HEAT AERODYNAMIC EFFICIENCY OF HEATING SURFACES FOR COOLING OF ELECTRONIC DEVICE ELEMENTS

Abstract


 
 
 In the article a comparative analysis of the thermal aerodynamic efficiency of small-sized heat-exchange surfaces (radiators) with different types of fins under conditions of forced convection is carried out. In this article are descried surfaces with plate finning, plate-split finning, needle-pin finning and mesh-wire.
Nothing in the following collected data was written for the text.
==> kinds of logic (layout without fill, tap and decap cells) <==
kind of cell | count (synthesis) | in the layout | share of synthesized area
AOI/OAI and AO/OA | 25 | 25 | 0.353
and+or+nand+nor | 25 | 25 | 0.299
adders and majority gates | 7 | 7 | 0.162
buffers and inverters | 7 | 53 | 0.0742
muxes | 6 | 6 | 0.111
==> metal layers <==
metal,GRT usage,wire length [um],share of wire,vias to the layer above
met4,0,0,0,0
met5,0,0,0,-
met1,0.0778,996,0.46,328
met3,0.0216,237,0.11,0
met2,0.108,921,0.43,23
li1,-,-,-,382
`./design.v`:
```
module add(
	output ov,
	output [63:0] C,
	input [63:0] A,
	input [63:0] B
);
	wire [63:0] P, G;
	wire [64:0] c;
	wire [63:0] pg;
	wire t1, t2;
	assign c[0] = 0;
	genvar i;
	generate
		for(i = 0; i < 64; i = i+1) begin
			xor(P[i], A[i], B[i]);
			and(G[i], A[i], B[i]);
			and(pg[i], P[i], c[i]);
			xor(C[i], P[i], c[i]);
			or(c[i+1], pg[i], G[i]);
		end
	endgenerate
	xnor(t1, A[63], B[63]);
	xor(t2, A[63], C[63]);
	and(ov, t1, t2);
endmodule
module alu(
	output reg [63:0] C,
	output zero,
	output reg ov,
	input [63:0] A,
	input [63:0] B,
	input [3:0] ALU_control
);
	wire [63:0] Cadd, Csub, Cor, Cand;
	wire ovadd, ovsub;
	add af(ovadd, Cadd, A, B);
	sub sf(ovsub, Csub, A, B);
	or64 of(Cor, A, B);
	and64 anf(Cand, A, B);
	always @(*) begin
		case(ALU_control)
			4'b0010: {C, ov} = {Cadd, ovadd};
			4'b0110: {C, ov} = {Csub, ovsub};
			4'b0001: C = Cor;
			4'b0000: C = Cand;
			default: C = 64'bx;
		endcase
	end
	assign zero = (C == 64'd0);
endmodule
module alucontrol(
	output reg [3:0] ALUControl,
	input [1:0] ALUOp,
	input [2:0] funct3,
	input funct7_5
);
	always @(*) begin
		case (ALUOp)
			2'b00:		ALUControl = 4'b0010;								 
			2'b01:		ALUControl = 4'b0110;								 
			2'b10:		begin												 
				case (funct3)
					3'b000:		ALUControl = funct7_5 ? 4'b0110 : 4'b0010;	 
					3'b110:		ALUControl = 4'b0001;						 
					3'b111:		ALUControl = 4'b0000;						 
					default:	ALUControl = 4'bxxxx;
				endcase
			end
			default:	ALUControl = 4'bxxxx;
		endcase
	end
endmodule
module and64(
	output [63:0] C,
	input [63:0] A,
	input [63:0] B
);
	genvar i;
	generate
		for(i = 0; i < 64; i = i+1) begin
			and(C[i], A[i], B[i]);
		end
	endgenerate
endmodule
module execute(
	output [63:0] pcOffe,
	output [63:0] ALUres,
	output zero,
	output ov,
	input [63:0] pcOut,
	input [63:0] rd1,
	input [63:0] rd2,
	input [63:0] imm,
	input aluSrc,
	input [1:0] aluOp,
	input funct7_5,
	input [2:0] funct3,
	input [1:0] forwardA,
	input [1:0] forwardB,
	input [63:0] em_aluRes,
	input [63:0] wb_rdOut
);
	wire [63:0] alu2;
	wire [3:0] ALUControl;
	wire carry;
	wire [63:0] alu_a;
	assign alu_a = (forwardA == 2'b10) ? em_aluRes :
                   (forwardA == 2'b01) ? wb_rdOut :
                   rd1;
    wire [63:0] forwarded_B;
    assign forwarded_B = (forwardB == 2'b10) ? em_aluRes :
                         (forwardB == 2'b01) ? wb_rdOut :
                         rd2;
	wire [63:0] alu_b;
	busmux m1(alu_b, imm, forwarded_B, aluSrc);
	alucontrol alc1(ALUControl, aluOp, funct3, funct7_5);
	alu alu1(ALUres, zero, ov, alu_a, alu_b, ALUControl);
	add a1(carry, pcOffe, pcOut, {imm[62:0], 1'b0});
endmodule
module busmux(
	output [63:0] Y,
	input [63:0] X1,
	input [63:0] X0,
	input S
);
	wire [63:0] ins0, ins1;
	wire Sbar;
	not(Sbar, S);
	genvar i;
	generate
	for(i = 0; i < 64; i = i+1) begin
		and(ins0[i], Sbar, X0[i]);
		and(ins1[i], S, X1[i]);
		or(Y[i], ins0[i], ins1[i]);
	end
	endgenerate
endmodule
module or64(
	output [63:0] C,
	input [63:0] A,
	input [63:0] B
);
	genvar i;
	generate
		for(i = 0; i < 64; i = i+1) begin
			or(C[i], A[i], B[i]);
		end
	endgenerate
endmodule
module sub(
	output ov,
	output [63:0] C,
	input [63:0] A,
	input [63:0] B
);
	wire [63:0] B_dash, B_complement;
	wire carry;
	genvar i;
	generate
		for(i = 0; i < 64; i = i+1) assign B_dash[i] = ~B[i];
	endgenerate
	add a1(carry, B_complement, B_dash, 64'b1);
	add a2(ov, C, A, B_complement);
endmodule
```
**./design.v**
```verilog
module control(
	output branch, 
	output memRead, 
	output memToReg, 
	output [1:0] aluOp, 
	output memWrite, 
	output aluSrc, 
	output regWrite, 
	input [6:0] opcode
);
reg [7:0] ctrls;  
always @(*) begin
	case (opcode)
		7'b0000011:	ctrls = 8'b0_1_1_00_0_1_1;	 
		7'b0100011:	ctrls = 8'b0_0_0_00_1_1_0;	 
		7'b0110011:	ctrls = 8'b0_0_0_10_0_0_1;	 
		7'b1100011:	ctrls = 8'b1_0_x_01_0_0_0;	 
		default:	ctrls = 8'b0_0_0_00_0_0_0;
	endcase
end
assign {branch, memRead, memToReg, aluOp, memWrite, aluSrc, regWrite} = ctrls;
endmodule
module decode(
	output regWrite,
	output memToReg,
	output branch,
	output memRead,
	output memWrite,
	output aluSrc,
	output [1:0] aluOp,
	output [63:0] rd1,
	output [63:0] rd2,
	output [63:0] imm,
	output funct7_5,
	output [2:0] funct3,
	output [4:0] wa,
	input regWrite_d,
	input [31:0] ix,
	input [4:0] wa_d,
	input [63:0] wd_d,
	input rst, input clk
);
	control c1(branch, memRead, memToReg, aluOp, memWrite, aluSrc, regWrite, ix[6:0]);
	regfile rgf1(rd1, rd2, ix[19:15], ix[24:20], wa_d, wd_d, regWrite_d, rst, clk);
	immgen im1(imm, ix);
	assign funct7_5 = ix[30];
	assign funct3 = ix[14:12];
	assign wa = ix[11:7];
endmodule
module immgen(
	output reg [63:0] imm,
	input [31:0] ix
);
	reg [11:0] imm12;
	always @(*) begin
		case (ix[6:0])
			7'b0000011:	imm12 <= ix[31:20];								 
			7'b0100011:	imm12 <= {ix[31:25], ix[11:7]};					 
			7'b1100011:	imm12 <= {ix[31], ix[7], ix[30:25], ix[11:8]};	 
			default:	imm12 <= 12'b0;									 
		endcase
	end
	always @(*) begin
		imm <= {{52{imm12[11]}}, imm12};
	end
endmodule
module regfile(
	output reg [63:0] rd1,
	output reg [63:0] rd2,
	input [4:0] ra1,
	input [4:0] ra2,
	input [4:0] wa,
	input [63:0] wd,
	input regWrite,
	input rst, input clk
);
	reg [63:0] regarr [31:0];
	always @(posedge clk) begin
		if(rst) begin
			rd1 <= 64'd0;
			rd2 <= 64'd0;
			regarr[0] = 0;
			regarr[2] = 16;
			regarr[3] = 3;
		end else if(regWrite && wa) regarr[wa] <= wd;
	end
	always @(*) begin
		rd1 = regarr[ra1];
		rd2 = regarr[ra2];
	end
endmodule
```
**./config.mk**
```make
export PLATFORM = sky130hd
export DESIGN_NAME = decode
export DESIGN_NICKNAME = decode
export VERILOG_FILES = /design/flow/design.v
export SDC_FILE = /design/flow/constraint.sdc
export NUM_CORES = 4
export LEC_CHECK = 1
export CORE_AREA = 10 10 128 128
export DIE_AREA = 0 0 138 138
```
**./run.sh**
```bash
#!/bin/bash
# OpenROAD 26Q1-2900-gdf79404cd8, Yosys 0.63+post, stock flow scripts
make -C /OpenROAD-flow-scripts/flow DESIGN_CONFIG=/design/flow/config.mk WORK_HOME=/design/flow/orfs finish
```
**./constraint.sdc**
```tcl
current_design decode

set clk_period 4.3
set clk_io_pct 0.2

create_clock -name clk0 -period $clk_period [get_ports {clk}]

set non_clock_inputs [all_inputs -no_clocks]
set_input_delay [expr $clk_period * $clk_io_pct] -clock clk0 $non_clock_inputs
set_output_delay [expr $clk_period * $clk_io_pct] -clock clk0 [all_outputs]
```
==> flow_summary.json <==
{
  "status": "finished clean",
  "fp.dieW_um": 138,
  "slew_viol_final": 0,
  "dpl_cell_area_sq_um": 2060,
  "drc": 0,
  "finalClockPeriodUsage_pct": 88.8,
  "seq_cells": 0,
  "finalHoldViolCount": 0,
  "rsz0062_at_grt": "no",
  "critPathArrivalTime_ns": 2.96,
  "tns_ns": 0,
  "max_stage_delay_ns": 0.70,
  "dp.final_hpwl_mm": 5.00,
  "crit_slowest_cell": "or4_4",
  "clock_buffers": 0,
  "final_util_pct": 15.0,
  "drt_first_pass_iters": 4,
  "min_delay_path_depth": 0,
  "topCellsByArea": "buf_4 81%, a22oi_1 2.5%, mux2_2 1.9%",
  "path_common_cell": "clkdlybuf4s50_1",
  "yosys.area.top_type_share_pct": 80.9,
  "grt_max_degree": 29,
  "core_area_sq_um": 13800,
  "period_minus_slack_ns": 3.82,
  "p_per_area_nw_per_um2": 35.9,
  "cp_cell_sequence": "clkdlybuf4s50_1 > or4_4 > nor2_4 > buf_4 > clkdlybuf4s50_1",
  "areaGrowthSynthToFinish_pct": 16.2,
  "seq_area_frac_synth_pct": 0,
  "fp.dieH_um": 138,
  "drive_above_1_share_pct": 5.34,
  "synth_chip_area_sq_um": 1770,
  "regArea_sq_um": 0,
  "drt_iter0_markers": 18,
  "antenna_left": 0,
  "grt_overflow": 0,
  "fp_util_pct": 12.9,
  "ir_drop_mv": 0.0164,
  "required_ns": 3.44,
  "synth_cell_types": 27,
  "cts_resized": 0,
  "ys_warn_count": 259,
  "synth_area_sq_um": 1770,
  "critPathCaptureType": "primary output",
  "p_leak_nw": 0.892,
  "worstSetupPathType": "in -> out",
  "hold_path.class": "in -> out",
  "crit_path_start_kind": "input pin",
  "drv_cap": 0,
  "postSynthAreaPerCell_sq_um": 7.24,
  "fmax_ghz": 0.262,
  "chipArea_sq_um": 19000,
  "syn_inst": 245,
  "grt_pass1_wl_mm": 7.66,
  "hold_buffers": 0,
  "io_buffers": 102,
  "wirelength_mm": 5.62,
  "setup_violations": 0,
  "vias_per_cell": 2.40,
  "cts_setup_buffers": 0,
  "via_count": 1108,
  "drt-wirelength-per-cell_um": 12.2,
  "ys_cells": 245,
  "cp_max_fo": 28,
  "std_cell_rows": 43,
  "antenna_found_initial": 0,
  "place_congestion": 0.659,
  "warnings": 104,
  "fin_area_sq_um": 2060,
  "io_pins": 313,
  "antenna_cells": 0,
  "largest_area_cell": "buf_4",
  "power.total_w": 0.0000739,
  "grt_pass1_vias": 1289,
  "grt.total_usage_pct": 4.95
}
-- layout make-up --
| type | instances | area [sq um] |
|---|---|---|
| timing repair buffer | 107 | 1060 |
| fill | 1626 | 11700 |
| inverter | 1 | 3.75 |
| tap | 180 | 225 |
| multi-input combinational | 173 | 772 |
-- critical path: cells and delay by family --
family        cells  cell delay [ns]
buf+inv           3             1.23
simple gates      2             0.86
-- worst paths after layout --
| path | from | endpoint | slack, ns |
|---|---|---|---|
| max | ix[4] | imm[29] | 0.48 |
| min | ix[12] | funct3[0] | 1.72 |
-- cell usage in the layout, fill, tap and decap left out, drive strengths merged, types with 2 or more instances in the layout --
master,count
conb,128
nand2,6
clkdlybuf4s50,102
buf,5
nand3,3
a22oi,6
nor2,9
a211oi,2
a21oi,5
or4,2
mux2,3
-- cell usage after synthesis (all sizes together) --
master	instances
conb	1
buf	195
clkbuf	3
inv	1
nor3b	1
nor3	1
o21ai	1
nand3	3
nand2	6
a22oi	6
and2	1
nand2b	1
a311oi	1
and2b	1
or2	1
a211oi	2
or4	2
mux2	3
nor2b	1
a21oi	5
nor2	9
-- stage by stage --
| stage | hold WS (ns) | std cells | setup slack (ns) |
|---|---|---|---|
| 2_1_floorplan | 1.79 | 372 | 0.528 |
| 3_3_place_gp | 1.72 | 461 | 0.445 |
| 3_5_place_dp | 1.72 | 461 | 0.435 |
| 4_1_cts | 1.72 | 461 | 0.449 |
| 5_1_grt | 1.72 | 461 | 0.368 |
| 6_report | 1.72 | 461 | 0.480 |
The compared surfaces have approximately the same overall dimensions, the fins are placed on a flat basis with a size of 70x70 mm, and the height of the fins is 35 mm. The dissipated thermal power and cooling flow velocity vary, respectively,
 
 
 
 from 20 to 80 W and from 1,5 to 10 m/s, and the aerodynamic drag change from 5 to 75 Pa. Surfaces with plate and plate-cut fins with step between fins 6,9 mm; 5,0 mm; 2,5 mm, fin thickness 1,4 mm; 0,55mm, cutting depth of the fin 14 mm; 21 mm; 28mm and the angles of rotation of the sections of edges to the incoming stream 30° and 45° were investigated. The following performance criteria are used: surface overheating temperature relative to the ambient temperature and complex parameter αпр·Y, which takes into account the geometric and thermo physical characteristics of the surfaces. Comparative analysis showed that incomplete cutting of the plate fins and rotation of their parts at a certain angle to the cooling flow leads to an increase in thermodynamic efficiency. The highest thermal efficiency among the plate-cut surfaces is the surface with relative cutting depth hc/h = 0,6, without rotation of the sections of edges (j = 0 °), the step between the edges s = 2,5 mm and the thickness of the edges δ = 0,55 mm. Its efficiency is (20 - 35) % higher than that of a smooth-finned surface with parameters hc/h = 0; j= 0, s = 2,5 mm, δ = 0,55 mm. Compared to plate-cut surfaces having other finning parameters, their efficiency is on average higher by (50 - 65) %. The needle-surface surface is slightly higher than the plate-fined surface with s = 6,9 mm, δ = 1,4 mm and s = 5,0 mm, δ = 0,55 mm, however, lower by (15 - 25) % plate- cutting surfaces having an intercostal step of 6,9 mm and 5,0 mm, fin thicknesses of 1,4 mm and 0,55 mm, angles of rotation 30°, 45° and depth of cut 14 mm; 21 mm; 28 mm. The worst results in thermodynamic efficiency showed a mesh surface.